LabourList commenting on McDonnell's assassination "joke" with considerable understatement:
John McDonnell says he was on the GLC - and that if he could go back in time and do one thing, he would visit the 1980s and "assassinate Thatcher". The wisdom of such a statement really has to be questioned.
I think we can go further than that. I think we can roundly condemn McDonnell for his atrocious comment. It would seem a crass thing to say among friends in a pub: to say in a public hustings surrounded by your rivals as you campaign for the leadership of Britain's Opposition party seems to be idiotic in the extreme.

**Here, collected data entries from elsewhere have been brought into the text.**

## src/tcb_pkg.sv

```systemverilog
package tcb_pkg;

  // Cycle costs reported with each result
  localparam logic [3:0] BRANCH_CYCLES = 4'd3;
  localparam logic [3:0] LINK_CYCLES   = 4'd4;
  localparam logic [3:0] BASE_CYCLES   = 4'd1;

  // Top nibble of an exception-return address
  localparam logic [3:0] EXC_RETURN_NIBBLE = 4'hF;

  typedef enum logic [3:0] {
    REQ_CMN     = 4'd0,
    REQ_CMP_IMM = 4'd1,
    REQ_CMP_REG = 4'd2,
    REQ_TST     = 4'd3,
    REQ_B       = 4'd4,
    REQ_B_COND  = 4'd5,
    REQ_BLX     = 4'd6,
    REQ_BX      = 4'd7,
    REQ_BL      = 4'd8
  } req_e;

  typedef enum logic [3:0] {
    COND_EQ = 4'd0,
    COND_NE = 4'd1,
    COND_CS = 4'd2,
    COND_CC = 4'd3,
    COND_MI = 4'd4,
    COND_PL = 4'd5,
    COND_VS = 4'd6,
    COND_VC = 4'd7,
    COND_HI = 4'd8,
    COND_LS = 4'd9,
    COND_GE = 4'd10,
    COND_LT = 4'd11,
    COND_GT = 4'd12,
    COND_LE = 4'd13
  } cond_e;

  typedef enum logic [1:0] {
    FAULT_NONE      = 2'd0,
    FAULT_COND      = 2'd1,
    FAULT_INTERWORK = 2'd2
  } fault_e;

  // Flags: N, Z, C, V from msb to lsb
  typedef struct packed {
    logic n;
    logic z;
    logic c;
    logic v;
  } nzcv_t;

  typedef struct packed {
    logic [3:0]  req_type;
    logic [31:0] operand_a;
    logic [31:0] operand_b;
    logic [23:0] immediate;
    logic [3:0]  condition;
    logic [31:0] pc_value;
  } req_t;

  typedef struct packed {
    nzcv_t       flags;
    logic        branch_taken;
    logic [31:0] next_pc;
    logic        link_write;
    logic [31:0] link_value;
    logic        exception_return;
    logic [1:0]  fault;
    logic [3:0]  cycles;
  } res_t;

endpackage

```

## src/tcb_exec.sv

```systemverilog
module tcb_exec (
  input  tcb_pkg::req_t  req_i,
  input  tcb_pkg::nzcv_t flags_i,
  output tcb_pkg::nzcv_t flags_o,
  output tcb_pkg::res_t  res_o
);

  logic [31:0] add_b;
  logic        add_cin;
  logic [32:0] add_sum;
  logic [31:0] add_res;
  logic [31:0] tst_res;
  logic [31:0] off_b;
  logic [31:0] off_bc;
  logic [31:0] off_bl;
  logic        cond_ok;
  tcb_pkg::nzcv_t arith_flags;

  // CMP adds the complement of the second operand plus one; CMN adds it as is
  always_comb begin
    add_b   = req_i.operand_b;
    add_cin = 1'b1;
    case (tcb_pkg::req_e'(req_i.req_type))
      tcb_pkg::REQ_CMN: begin
        add_b   = req_i.operand_b;
        add_cin = 1'b0;
      end
      tcb_pkg::REQ_CMP_IMM: add_b = ~{8'd0, req_i.immediate};
      default:              add_b = ~req_i.operand_b;
    endcase
  end

  assign add_sum = {1'b0, req_i.operand_a} + {1'b0, add_b} + {32'd0, add_cin};
  assign add_res = add_sum[31:0];
  assign tst_res = req_i.operand_a & req_i.operand_b;

  assign arith_flags.n = add_res[31];
  assign arith_flags.z = (add_res == 32'd0);
  assign arith_flags.c = add_sum[32];
  assign arith_flags.v = ~(req_i.operand_a[31] ^ add_b[31]) & (req_i.operand_a[31] ^ add_res[31]);

  // Halfword offsets, sign extended
  assign off_b  = {{20{req_i.immediate[10]}}, req_i.immediate[10:0], 1'b0};
  assign off_bc = {{23{req_i.immediate[7]}}, req_i.immediate[7:0], 1'b0};
  assign off_bl = {{7{req_i.immediate[23]}}, req_i.immediate[23:0], 1'b0};

  always_comb begin
    case (tcb_pkg::cond_e'(req_i.condition))
      tcb_pkg::COND_EQ: cond_ok = flags_i.z;
      tcb_pkg::COND_NE: cond_ok = ~flags_i.z;
      tcb_pkg::COND_CS: cond_ok = flags_i.c;
      tcb_pkg::COND_CC: cond_ok = ~flags_i.c;
      tcb_pkg::COND_MI: cond_ok = flags_i.n;
      tcb_pkg::COND_PL: cond_ok = ~flags_i.n;
      tcb_pkg::COND_VS: cond_ok = flags_i.v;
      tcb_pkg::COND_VC: cond_ok = ~flags_i.v;
      tcb_pkg::COND_HI: cond_ok = flags_i.c & ~flags_i.z;
      tcb_pkg::COND_LS: cond_ok = flags_i.z | ~flags_i.c;
      tcb_pkg::COND_GE: cond_ok = (flags_i.n == flags_i.v);
      tcb_pkg::COND_LT: cond_ok = (flags_i.n != flags_i.v);
      tcb_pkg::COND_GT: cond_ok = ~flags_i.z & (flags_i.n == flags_i.v);
      tcb_pkg::COND_LE: cond_ok = flags_i.z | (flags_i.n != flags_i.v);
      default:          cond_ok = 1'b0;
    endcase
  end

  always_comb begin
    flags_o                = flags_i;
    res_o.branch_taken     = 1'b0;
    res_o.next_pc          = req_i.pc_value;
    res_o.link_write       = 1'b0;
    res_o.link_value       = 32'd0;
    res_o.exception_return = 1'b0;
    res_o.fault            = tcb_pkg::FAULT_NONE;
    res_o.cycles           = tcb_pkg::BASE_CYCLES;
    case (tcb_pkg::req_e'(req_i.req_type))
      tcb_pkg::REQ_CMN,
      tcb_pkg::REQ_CMP_IMM,
      tcb_pkg::REQ_CMP_REG: flags_o = arith_flags;
      tcb_pkg::REQ_TST: begin
        flags_o.n = tst_res[31];
        flags_o.z = (tst_res == 32'd0);
      end
      tcb_pkg::REQ_B: begin
        res_o.branch_taken = 1'b1;
        res_o.next_pc      = req_i.pc_value + off_b;
        res_o.cycles       = tcb_pkg::BRANCH_CYCLES;
      end
      tcb_pkg::REQ_B_COND: begin
        if (req_i.condition > tcb_pkg::COND_LE) begin
          res_o.fault = tcb_pkg::FAULT_COND;
        end else if (cond_ok) begin
          res_o.branch_taken = 1'b1;
          res_o.next_pc      = req_i.pc_value + off_bc;
          res_o.cycles       = tcb_pkg::BRANCH_CYCLES;
        end
      end
      tcb_pkg::REQ_BLX: begin
        if (!req_i.operand_a[0]) begin
          res_o.fault = tcb_pkg::FAULT_INTERWORK;
        end else begin
          res_o.branch_taken = 1'b1;
          res_o.next_pc      = req_i.operand_a;
          res_o.link_write   = 1'b1;
          res_o.link_value   = req_i.pc_value - 32'd2;
          res_o.cycles       = tcb_pkg::BRANCH_CYCLES;
        end
      end
      tcb_pkg::REQ_BX: begin
        if (!req_i.operand_a[0]) begin
          res_o.fault = tcb_pkg::FAULT_INTERWORK;
        end else begin
          res_o.branch_taken     = 1'b1;
          res_o.next_pc          = req_i.operand_a;
          res_o.exception_return = (req_i.operand_a[31:28] == tcb_pkg::EXC_RETURN_NIBBLE);
          res_o.cycles           = tcb_pkg::BRANCH_CYCLES;
        end
      end
      tcb_pkg::REQ_BL: begin
        res_o.branch_taken = 1'b1;
        res_o.next_pc      = req_i.pc_value + off_bl;
        res_o.link_write   = 1'b1;
        res_o.link_value   = req_i.pc_value;
        res_o.cycles       = tcb_pkg::LINK_CYCLES;
      end
      default: begin
      end
    endcase
    res_o.flags = flags_o;
  end

endmodule

```

## src/thumb_compare_branch_unit.sv

```systemverilog
// Thumb compare and branch execute unit. Each transfer on the input channel
// carries one decoded compare (CMN, CMP, TST) or branch (B, B<cond>, BL, BLX,
// BX) and yields exactly one result transfer: the NZCV flags after the
// instruction, the next PC, the link write, the exception-return request,
// a fault code and the cycle cost. The unit takes one instruction per cycle
// while its input is not stalled. An instruction waits in the input register
// and is then executed into the result register, from which its result is
// offered on the output. The result transfers at an edge where the output
// is not stalled. The flag register is updated as an instruction moves from
// the input register to the result register. A conditional branch directly
// behind a compare therefore sees the new flags. Flags reset to zero.
module thumb_compare_branch_unit (
  input  logic        clk_i,
  input  logic        rst_ni,
  input  logic        in_valid_i,
  output logic        in_stall_o,
  input  logic [3:0]  req_type_i,
  input  logic [31:0] operand_a_i,
  input  logic [31:0] operand_b_i,
  input  logic [23:0] immediate_i,
  input  logic [3:0]  condition_i,
  input  logic [31:0] pc_value_i,
  output logic        out_valid_o,
  input  logic        out_stall_i,
  output logic        flag_n_o,
  output logic        flag_z_o,
  output logic        flag_c_o,
  output logic        flag_v_o,
  output logic        branch_taken_o,
  output logic [31:0] next_pc_o,
  output logic        link_write_o,
  output logic [31:0] link_value_o,
  output logic        exception_return_o,
  output logic [1:0]  fault_o,
  output logic [3:0]  cycles_o
);

  logic           in_valid_q;
  tcb_pkg::req_t  req_q;
  logic           out_valid_q;
  tcb_pkg::res_t  res_q;
  tcb_pkg::res_t  res_d;
  tcb_pkg::nzcv_t flags_q;
  tcb_pkg::nzcv_t flags_d;
  logic           out_free;
  logic           exec_fire;
  logic           in_fire;

  // The result register is free when empty or when its transfer completes now
  assign out_free   = ~out_valid_q | ~out_stall_i;
  // Move the held instruction into the result register
  assign exec_fire  = in_valid_q & out_free;
  // Hold the input side only while the input register cannot advance
  assign in_stall_o = in_valid_q & ~out_free;
  assign in_fire    = in_valid_i & ~in_stall_o;

  always_ff @(posedge clk_i or negedge rst_ni) begin
    if (!rst_ni) begin
      in_valid_q <= 1'b0;
    end else if (!in_stall_o) begin
      in_valid_q <= in_valid_i;
    end
  end

  always_ff @(posedge clk_i) begin
    if (in_fire) begin
      req_q <= '{req_type:  req_type_i,
                 operand_a: operand_a_i,
                 operand_b: operand_b_i,
                 immediate: immediate_i,
                 condition: condition_i,
                 pc_value:  pc_value_i};
    end
  end

  tcb_exec u_exec (
    .req_i   (req_q),
    .flags_i (flags_q),
    .flags_o (flags_d),
    .res_o   (res_d)
  );

  // Advance the architectural flags only when the instruction retires here
  always_ff @(posedge clk_i or negedge rst_ni) begin
    if (!rst_ni) begin
      flags_q <= '0;
    end else if (exec_fire) begin
      flags_q <= flags_d;
    end
  end

  always_ff @(posedge clk_i or negedge rst_ni) begin
    if (!rst_ni) begin
      out_valid_q <= 1'b0;
    end else if (out_free) begin
      out_valid_q <= in_valid_q;
    end
  end

  always_ff @(posedge clk_i) begin
    if (exec_fire) begin
      res_q <= res_d;
    end
  end

  assign out_valid_o        = out_valid_q;
  assign flag_n_o           = res_q.flags.n;
  assign flag_z_o           = res_q.flags.z;
  assign flag_c_o           = res_q.flags.c;
  assign flag_v_o           = res_q.flags.v;
  assign branch_taken_o     = res_q.branch_taken;
  assign next_pc_o          = res_q.next_pc;
  assign link_write_o       = res_q.link_write;
  assign link_value_o       = res_q.link_value;
  assign exception_return_o = res_q.exception_return;
  assign fault_o            = res_q.fault;
  assign cycles_o           = res_q.cycles;

endmodule

```

## config.mk

```make
export PLATFORM = sky130hd
export DESIGN_NAME = thumb_compare_branch_unit
export DESIGN_NICKNAME = d
export VERILOG_FILES = /design/src/tcb_pkg.sv /design/src/tcb_exec.sv /design/src/thumb_compare_branch_unit.sv
export SDC_FILE = /design/constraint.sdc
export NUM_CORES = 1
export LEC_CHECK = 0
export ABC_AREA = 1
export BUFFER_PORTS_ARGS = -buffer_cell sky130_fd_sc_hd__buf_4
export CAP_MARGIN = 30
export CORE_ASPECT_RATIO = 1.4
export CORE_UTILIZATION = 30
export DETAILED_ROUTE_END_ITERATION = 10
export GPL_ROUTABILITY_DRIVEN = 0
export SLEW_MARGIN = 20
export SYNTH_ARGS = -nofsm -noshare
export SYNTH_HDL_FRONTEND = slang
export SYNTH_SLANG_ARGS = --single-unit
```

## constraint.sdc

```tcl
create_clock -name clk_i -period 3.99 [get_ports clk_i]
set_input_delay 0.399 -clock clk_i [delete_from_list [all_inputs] [get_ports clk_i]]
set_output_delay 0.399 -clock clk_i [all_outputs]
set_load 0.02 [all_outputs]
```

After elaboration in Yosys (flattened, before gate mapping):

Cells that the tools add are included.

* add/subtract/negate cells: 6
* equal/unequal tests: 24
* bitwise gates (word level): 23
* reductions and logical operators: 7
* order comparisons: 1
* muxes and demuxes: 18

Operator list (count)
* $pmux 33 s5: 1
* $mux 33: 3
* $add 32x32->32: 3
* $mux 66: 1
* $pmux 33 s2: 1
* $logic_not 32->1: 2
* $pmux 32 s2: 1
* $add 32x32->33: 1
* $add 33x1->33: 1
* $and 32x32->32: 1
* $eq 4x3->1 const B: 8
* $eq 4x4->1 const B: 8
* $not 24->32: 1
* $not 32->32: 1
* $sub 32x2->32 const B: 1
* $eq 4x2->1 const B: 4
* $pmux 4 s4: 1
* $pmux 1 s14: 1
* $not 1->1: 9
* $eq 4x1->1 const B: 2
* $logic_not 4->1: 2
* $mux 2: 4
* $pmux 2 s2: 2
* $and 1x1->1: 6
* 10 further kinds: 14

* output and inout bits: 79
* bits in registers: 211

Depth between registers and ports, before layout:

Gate-level depths: netlist of the first run.

* depth after elaboration: 7
* mapped depth: 26
* gate-level depth less buffers: 25

Hierarchy:

A second synthesis of the first run with hierarchy kept.

* cell total of the unflattened synthesis: 2132
* area, all modules: 15735.1 um2

Modules (own cells, without submodules)
* tcb_exec: seq. area each 0.0 um2, cells an instance 1900, area each 9344.0 um2, times used 1
* thumb_compare_branch_unit: seq. area each 6306.0 um2, cells an instance 232, area each 6391.1 um2, times used 1

Worst setup path before layout of the first run:

OpenSTA, ideal clock, no wires.

* path type: register -> register
* from: register out_valid_q, in the netlist out_valid_o
* to: register req_q[0] (netlist bit) (enable)
* setup time: 481 ps
* buffers on the path: 0
* period minus slack after synthesis: 3784 ps
* cell stages (with the launch flop): 6
* arrival: 3302 ps
* path slack: 206 ps
* cell sequence: dfrtp_1 -> nand2_1 -> nor2_1 -> inv_1 -> nand2_1 -> inv_1

* cells in the longest elaborated chain, start to end: 6

RTL lines
* from (decl): line thumb_compare_branch_unit.sv:40 `logic out_valid_q;`
* from (signal assigned): line thumb_compare_branch_unit.sv:96 `out_valid_q <= in_valid_q;`
* $not 1->1: line thumb_compare_branch_unit.sv:50 `assign out_free = ~out_valid_q | ~out_stall_i;`
* $or 1x1->1: line thumb_compare_branch_unit.sv:50
* $not 1->1: line thumb_compare_branch_unit.sv:54 `assign in_stall_o = in_valid_q & ~out_free;`
* $and 1x1->1: line thumb_compare_branch_unit.sv:54
* named net in_stall_o: line thumb_compare_branch_unit.sv:16 `output logic in_stall_o,`
* $not 1->1: line thumb_compare_branch_unit.sv:55 `assign in_fire = in_valid_i & ~in_stall_o;`
* $and 1x1->1: line thumb_compare_branch_unit.sv:55
* named net in_fire: line thumb_compare_branch_unit.sv:47 `logic in_fire;`
* to (signal assigned): line thumb_compare_branch_unit.sv:67 `req_q <= '{req_type: req_type_i,`
* to (decl): line thumb_compare_branch_unit.sv:39 `tcb_pkg::req_t req_q;`

The timed path passes the listed nets, and every way through them passes these cells.
A chain may end at the register's enable or synchronous reset.

==> out/summary.md, run 1 <==
The flow ran to the end, and the final reports show no timing, DRC or antenna violations. Among cell families on the critical path, the largest total delay comes from simple AND/OR/NAND/NOR gates. The setup check on the worst reg-to-reg path leaves a slack of 0.32 ns. In this run the worst hold path is classified as input pin to flip-flop. The number of slew-limit violations in the final report is 0, and the die boundary height is 272 um. Max-cap violations in this run came to 0. The average vias per placed instance is 5.34, and the die outline area is 0.0529 mm^2.

The run gives 3.97 ns as the data arrival time of the critical path. The tools report the worst hold endpoint as req_q[116]. The worst max-slew margin expressed relative to the limit came out at 0.439. Startpoint-to-endpoint class of the critical path: flip-flop to flip-flop. Total buffers and inverters traversed by the critical path: 3. For the finished layout, the period the worst path requires is 3.67 ns. Fraction of the yosys area taken by sequential cells: 0.403. The buffers inserted during post-CTS setup optimization was 0. In the final layout, flip-flops and latches occupy 0.00628 mm^2.

After the first detailed-routing iteration, the DRC count stood at 1513. Pin placement for this block handled 211 I/O pins. The fraction of registers with async set or reset after synthesis was 0.0286. The first global-routing pass estimated 87.6 mm of wire. The average wire length per cell after detail routing is 20.2 um. The worst voltage drop across the vdd grid was 0.284 mV; the die span in x was 195 um.

The first detailed-routing pass took 8 iterations. The aggregate routed wire length is 59.1 mm. The number of endpoints with negative hold slack in the final report was 0. The delay of the slowest cell on the worst path is 0.45 ns. At the later pin of the worst-skew pair, clock insertion delay measures 0.55 ns. Summing all placed instances gives a cell area of 0.0180 mm^2. The power density over the cells is 392 mW/mm^2. The register bit total from synthesis is 210, and the final setup TNS is 0 ns.

The floorplan row count was 98; the cell count of the worst hold path was 1. In the synthesized netlist, the cells that appear most often are nand2_1, inv_1, edfxtp_1. The worst setup path is launched from a flip-flop.

The critical path goes through nor2_1 -> inv_1 -> nor2_1 -> inv_1 -> nand2_1 -> o21ai_0 -> fa_1 -> fa_1 -> inv_1 -> nand2_1 -> nand2_1 -> nand3_1 -> nand2_2 -> nand2_1 -> nand2_1 -> xor2_1 -> nor2_1 -> nand3_1 -> nor2_1 -> nand4_1 -> nand2_1. At the worst endpoint, the required time is 4.30 ns. The slew at the pin closest to its max-slew limit works out to 0.840 ns.

The share of Yosys cell area claimed by the top area cell type was 0.393. The most repeated cell in the gate-level netlist after synthesis was nand2_1. Based on the critical path, the design can be clocked at up to 273 MHz. Counting every sink on the clock net gives 210. Final worst clock skew: 0.0191 ns.

The most frequent cell on the critical path was nand2_1. Counting every instance in the synthesized netlist gives 2044. During synthesis, Yosys emitted a total of 0 warnings.

Each instance of the synthesized netlist takes up on average 7.63 um^2. The biggest area contributor in the post-synthesis netlist is edfxtp_1. In this run the standard cell core region covers 0.0513 mm^2. For this block, the via count after detailed routing is 15600. Start of the worst register-to-register path: req_q[126].

Setup repair after global routing left no endpoint under its margin. The number of antenna diodes in the final layout is 0. The layout has 5331 filler cells. For the residual DRC count, the log shows 0.

The share of the cycle needed by the critical path after routing works out to 0.919. By area the synthesized netlist is led by edfxtp_1, nand2_1, ha_1. The run gives 0 as the number of nets with antenna violations after routing.

The cell count of the worst reg-to-reg path is 21, and the number of nets produced by synthesis is 2263. In this run the worst path has a maximum fanout of 4. The maximum buffer depth of the clock tree is 3.

In the synthesized netlist the dominant register cell turns out to be edfxtp_1. The run gives 0 as the total congestion overflow after global routing. The final worst hold slack was 0.0208 ns.

The global router's overall resource usage was 0.219. The terminus of the critical flop-to-flop path was flag_z_o. The effective utilization at floorplan is 0.304. CTS placed an instance of clkbuf_16 at the clock tree root. After clock tree synthesis, the clock-pin slew on the worst setup and hold paths is 0.07 ns.

The initial antenna violation count is 0. The netlist area before placement was 0.0156 mm^2; the area growth from synthesis to layout was 20.4%. The finished cells cover 0.0188 mm^2. After the last flow step, the layout net total stands at 2482. The number of enable flip-flop cells after synthesis is 204. TritonCTS built the clock tree. The tools report the via count of the first global-routing pass as 15200. The port buffer count is 209.

The worst setup path is captured at a flip-flop. In this run the most critical hold path is launched from operand_a_i[24]. On the critical path, the stage with the largest delay is an instance of fa_1.

The number of buffers added by the clock tree synthesis step is 22, and the ratio of cells with drive above 1 in the final layout is 0.147. The H-tree depth was 1. Yosys mapped the design onto 58 distinct sky130hd cell types. The logs give 0.00810 mm^2 for the area of the multi-input gates and 0.00737 W for the overall power consumption.

The reported leakage power was 8.23 nW; the setup-violating endpoint count in the final report was 0. Detailed placement ended at an HPWL of 47.6 mm. Entering global routing, the biggest net connects 101 pins.
## kinds of logic (layout without fill, tap and decap cells)
logic type / Yosys count / count (layout) / synth area share
DFF: 210 / 210 / 0.403
AOI/OAI and AO/OA: 465 / 465 / 0.169
adders and majority gates: 87 / 87 / 0.0713
other: 1 / 1 / 0.000241
xor gates and xnor gates: 30 / 30 / 0.0169
buffers and inverters: 313 / 545 / 0.0790
and+or+nand+nor: 938 / 938 / 0.261
## per-stage QoR
step / setup slack (ns) / cells / util
2_1_floorplan: 0.206 / 2044 / -
3_5_place_dp: 0.309 / 2883 / 0.351
5_1_grt: 0.0189 / 2926 / 0.366
6_report: 0.322 / 2926 / 0.366
3_3_place_gp: 0.327 / 2883 / 0.351
4_1_cts: 0.318 / 2926 / 0.366
## sequential cells by signal, summed over array words and instances, names as in the netlist
name and cells:
out_valid_o 1, flag_v_o 1, exception_return_o 1, fault_o 2
flag_n_o 1, flags_q 4, flag_c_o 1, cycles_o 3
next_pc_o 32, link_write_o 1, flag_z_o 1, in_valid_q 1
link_value_o 32, req_q 128, branch_taken_o 1
## worst max path at each step
stage | startpoint | to | slack [ns] | depth (start not counted)
global placement | req_q[126] | flags_q[2] | 0.33 | 21
finish | req_q[126] | flag_z_o | 0.32 | 21
floorplan | out_valid_o | req_q[0] | 0.21 | 5
global route | req_q[126] | flags_q[2] | 0.02 | 25
detailed placement | req_q[126] | flag_z_o | 0.31 | 21
CTS | req_q[126] | flag_z_o | 0.32 | 21
## final cells by class
cell class | count | share of cell area
Tap cell | 650 | 0.0433
Multi-Input combinational cell | 1521 | 0.431
Clock inverter | 12 | 0.00846
Sequential cell | 210 | 0.334
Inverter | 268 | 0.0537
Timing Repair Buffer | 240 | 0.0991
Clock buffer | 25 | 0.0299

But in a sense it explains something for me: how McDonnell consistently fails to manage to get on the ballot paper in Labour leadership contests. His words are very revealing - he is an old school Labour party member, a tribal thinker still fighting the battles of the 1980s - the era when the Labour party consistently lost elections. He'd be a total liability as Labour leader simply because he doesn't get modern politics - either what the Labour party should be fighting in this day and age (the Con-Dem coalition, rather than a woman who hasn't been Prime Minister for twenty years) or how modern politics works, and that a crass comment and/or a bad joke can get across the country almost instantaneously.

LabourList should not only question the wisdom of McDonnell's comment, they should also seriously question the wisdom of John McDonnell the politician and John McDonnell the man.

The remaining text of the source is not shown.